Spectral component imaging of solar X-ray flares

TL;DR

Spectral component imaging reframes solar hard X-ray imaging by solving for component visibilities across all energy channels rather than imaging fixed energy ranges. Formally, $V(u,v,E)=F(E)\,\nu(u,v,E)$ with multiple components leading to $\nu(u,v,E)=\sum_i f_i(E)\,\nu_i(u,v)$, and the problem is solved via a weighted linear least-squares approach using $V=F\nu$. Applied to four flares observed by STIX on Solar Orbiter, the method separates hot and superhot thermal sources and nonthermal footpoints, yielding physically meaningful maps and enabling measurements such as a ~4.8 Mm separation between hot and superhot centroids and a superhot energy content of about 22% of the hot component. The framework accommodates albedo, leverages all energy channels, and can automate image production, paving the way for a comprehensive, component-resolved STIX image database. Overall, spectral component imaging provides a powerful, quantitative tool to probe flare energetics and spatial structure beyond traditional energy-band imaging, with particular strength for characterizing superhot plasmas and complex footpoint configurations.

Abstract

Solar hard X-ray observations provide diagnostics of the hottest plasmas and of nonthermal electron populations present during solar flares and coronal mass ejections. HXR images of specific energy ranges often contain overlapping contributions of these components, complicating their interpretation. This is even more challenging as HXR imagers generally use an indirect imaging system. Our work aims to separately image individual spectral components, such as thermal loops, superhot sources, and nonthermal footpoint sources, rather than obtaining images of specific energy ranges that show a combination of all components. We introduce a new method called spectral component imaging and apply it to observations provided by the Spectrometer/Telescope for Imaging X-rays (STIX) aboard Solar Orbiter. First, the flare integrated HXR spectrum is fitted with individual spectral components to get the relative contributions of each component in each native STIX energy channel. In a second step, a set of linear equations is created based on these weights and the observed, energy-dependent STIX visibilities. The visibilities of the individual spectral components are derived by means of a linear least-squares approach and are subsequently utilized for image reconstructions. We demonstrate the effectiveness of spectral component imaging on four different flares observed by STIX. This method provides powerful diagnostics, particularly for flares with hot and superhot components, allowing us to spatially separate these two thermal components. We apply our methodology to the nonthermal peak of the X7.1 flare SOL2024-10-01, and we find that the superhot component is located 4.8 Mm away from the hot thermal loops.
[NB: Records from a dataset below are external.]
--- src/rtl/sock_mem.sv ---
module sock_mem #(
  parameter int ADDR_W    = 8,
  parameter int DATA_W    = 32,
  parameter int MEM_DEPTH = 16
) (
  input  logic              clk_i,
  input  logic              rst_ni,
  input  logic              wr_en_i,
  input  logic [ADDR_W-1:0] wr_addr_i,
  input  logic [DATA_W-1:0] wr_data_i,
  input  logic [ADDR_W-1:0] rd_addr_i,
  output logic [DATA_W-1:0] rd_data_o,
  output logic              rd_hit_o
);
  localparam int IDX_W = (MEM_DEPTH > 1) ? $clog2(MEM_DEPTH) : 1;
  localparam logic [ADDR_W-1:0] LIMIT = ADDR_W'(MEM_DEPTH);

  logic [DATA_W-1:0] mem_q [MEM_DEPTH];
  logic              wr_hit;

  assign wr_hit   = wr_addr_i < LIMIT;
  assign rd_hit_o = rd_addr_i < LIMIT;
  assign rd_data_o = rd_hit_o ? mem_q[rd_addr_i[IDX_W-1:0]] : '0;

  always_ff @(posedge clk_i or negedge rst_ni) begin
    if (!rst_ni) begin
      for (int i = 0; i < MEM_DEPTH; i++) mem_q[i] <= '0;
    end else if (wr_en_i && wr_hit) begin
      mem_q[wr_addr_i[IDX_W-1:0]] <= wr_data_i;
    end
  end

  // out-of-range read must come back empty
  a_r5_miss_zero: assert property (@(posedge clk_i) disable iff (!rst_ni)
    !rd_hit_o |-> rd_data_o == '0);
endmodule

--- src/rtl/sock_phase_ctl.sv ---
module sock_phase_ctl
  import sock_pkg::*;
#(
  parameter int ADDR_W = 8,
  parameter bit DHS_EN = 1'b1
) (
  input  logic              clk_i,
  input  logic              rst_ni,
  input  logic [CMD_W-1:0]  cmd_i,
  input  logic [ADDR_W-1:0] addr_i,
  input  logic              data_valid_i,
  input  logic              resp_acc_i,
  output logic              cmd_acc_o,
  output logic              data_acc_o,
  output logic              rd_fire_o,
  output logic              wr_fire_o,
  output logic [ADDR_W-1:0] wr_addr_o
);
  phase_e state_q, state_d;
  logic   is_wr, is_rd, idle;

  assign is_wr = cmd_i == CMD_WR;
  assign is_rd = cmd_i == CMD_RD;
  assign idle  = state_q == ST_IDLE;

  assign cmd_acc_o = idle && (is_wr || is_rd);
  assign rd_fire_o = idle && is_rd;

  generate
    if (DHS_EN) begin : g_dhs
      logic [ADDR_W-1:0] addr_q;
      always_ff @(posedge clk_i or negedge rst_ni) begin
        if (!rst_ni)           addr_q <= '0;
        else if (idle && is_wr) addr_q <= addr_i;
      end
      assign data_acc_o = (state_q == ST_WDATA) && data_valid_i;
      assign wr_fire_o  = data_acc_o;
      assign wr_addr_o  = addr_q;

      // data phase only ever follows an accepted write request
      a_r7_data_after_req: assert property (@(posedge clk_i) disable iff (!rst_ni)
        $rose(state_q == ST_WDATA) |-> $past(cmd_acc_o && is_wr));
    end else begin : g_flat
      assign data_acc_o = idle && is_wr;
      assign wr_fire_o  = data_acc_o;
      assign wr_addr_o  = addr_i;
    end
  endgenerate

  always_comb begin
    state_d = state_q;
    unique case (state_q)
      ST_IDLE: begin
        if (is_rd)                state_d = ST_RESP;
        else if (is_wr && DHS_EN) state_d = ST_WDATA;
      end
      ST_WDATA: if (data_valid_i) state_d = ST_IDLE;
      ST_RESP:  if (resp_acc_i)   state_d = ST_IDLE;
      default:                    state_d = ST_IDLE;
    endcase
  end

  always_ff @(posedge clk_i or negedge rst_ni) begin
    if (!rst_ni) state_q <= ST_IDLE;
    else         state_q <= state_d;
  end

  a_r2_accept_frees: assert property (@(posedge clk_i) disable iff (!rst_ni)
    rd_fire_o |=> !cmd_acc_o);
endmodule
The thermal energy of the superhot component is approximately 20% of the energy content of the hot component, highlighting the significance of superhot components in the total flare energy budget.

Figures (4)

• Figure 1: Panel (a) shows the reconstructed maps of the energy ranges 7-10 keV (magenta) and 22-28 keV (light blue). The percentages give the contribution of the spectral components, thermal in red and nonthermal in blue, respectively. Panel (b) shows the reconstructed maps of the thermal (red) and nonthermal (blue) spectral components as derived from spectral component imaging. Panels (c) and (d) show the comparison of pre-determined energy ranges with the spectral component imaging results for the thermal emission, panel (c), and the nonthermal emission, panel (d). The contour levels shown in all panels are 20, 40, 60, and 80% of the peak values of the maps. Solar Orbiter was at a distance of 0.69 AU to the Sun. Panel (e) shows the spectrum of the time step used for imaging together with the fitted models. Panel (f) shows the $\chi^2$ results for the spectral component imaging approach as a function of energy. The $\chi^2$'s in the legend are the values averaged over all energies.
• Figure 2: Results using specific energy ranges and spectral component imaging for SOL2023-03-07, with Solar Orbiter at a distance of 0.68 AU to the Sun. In panel (a), the maps using the energy ranges 5-8 keV in magenta and 11-18 keV in light blue are shown. These energy ranges are also marked in the spectrum shown in panel (c). In panel (b), the maps of spectral component imaging are shown, solving for a thermal (red) and nonthermal (blue) component, together with the map-$\chi^2$ of the spectral component imaging method. The contour levels shown in the plots are 40, 60, 80%. In panel (c), the spectrum at the time of the image is given. We have fitted a thermal (red), nonthermal (blue), and albedo (grey) component to the spectrum. The temperature of the thermal fit, the power-law index of the nonthermal distribution and the $\chi^2$ of the fit is given in panel (c) as well.
• Figure 3: Results using specific energy ranges and spectral component imaging for SOL2021-09-23, with Solar Orbiter at a distance of 0.60 AU to the Sun. In panel (a), the maps using the energy ranges 5-9 keV in magenta and 22-28 keV in light blue are shown. These energy ranges are also marked in the spectrum shown in panel (c). In panel (b), the maps of spectral component imaging are shown, solving for a thermal (red) and nonthermal (blue) component, together with the map-$\chi^2$ of the spectral component imaging method. The contour levels shown in the plots are 20, 40, 60, 80 %. In panel (c), the spectrum at the time of the image is given. We have fitted a thermal (red), nonthermal (blue), and albedo (grey) component to the spectrum. The temperature of the thermal fit, the power-law index of the nonthermal distribution and the $\chi^2$ of the fit is given in panel (c) as well.
• Figure 4: The top two panels show the spectra of the BKG detector (left) and the imaging detectors (right). We jointly fitted a photon model to the two spectra containing a hot thermal (blue), superhot thermal (red), nonthermal (green), and albedo (grey) component. The total fit is given in black. The ranges between the grey, dashed lines indicate the energy ranges considered for spectral fitting. 3% systematic errors are added in quadrature to the residuals. The colored energy ranges in the spectrum are the ranges used for reconstruction and are shown in the first row of maps. For each energy range, we give the percentage of each spectral component contributing to this energy range. In the second row, we plotted the outcome of spectral component imaging, solving for the three components: hot thermal (blue), superhot thermal (red), and nonthermal (green). The contour levels of all plots shown are 20, 40, 60, 80 % of the maximum. The plots in the right column are EUI 174 Å short exposures with STIX contours. The time range shown here is 22:14:20 - 22:14:50 UTC (Earth time), a time range around the main nonthermal peak measured by STIX. Solar Orbiter is at a distance of 0.29 AU to the Sun.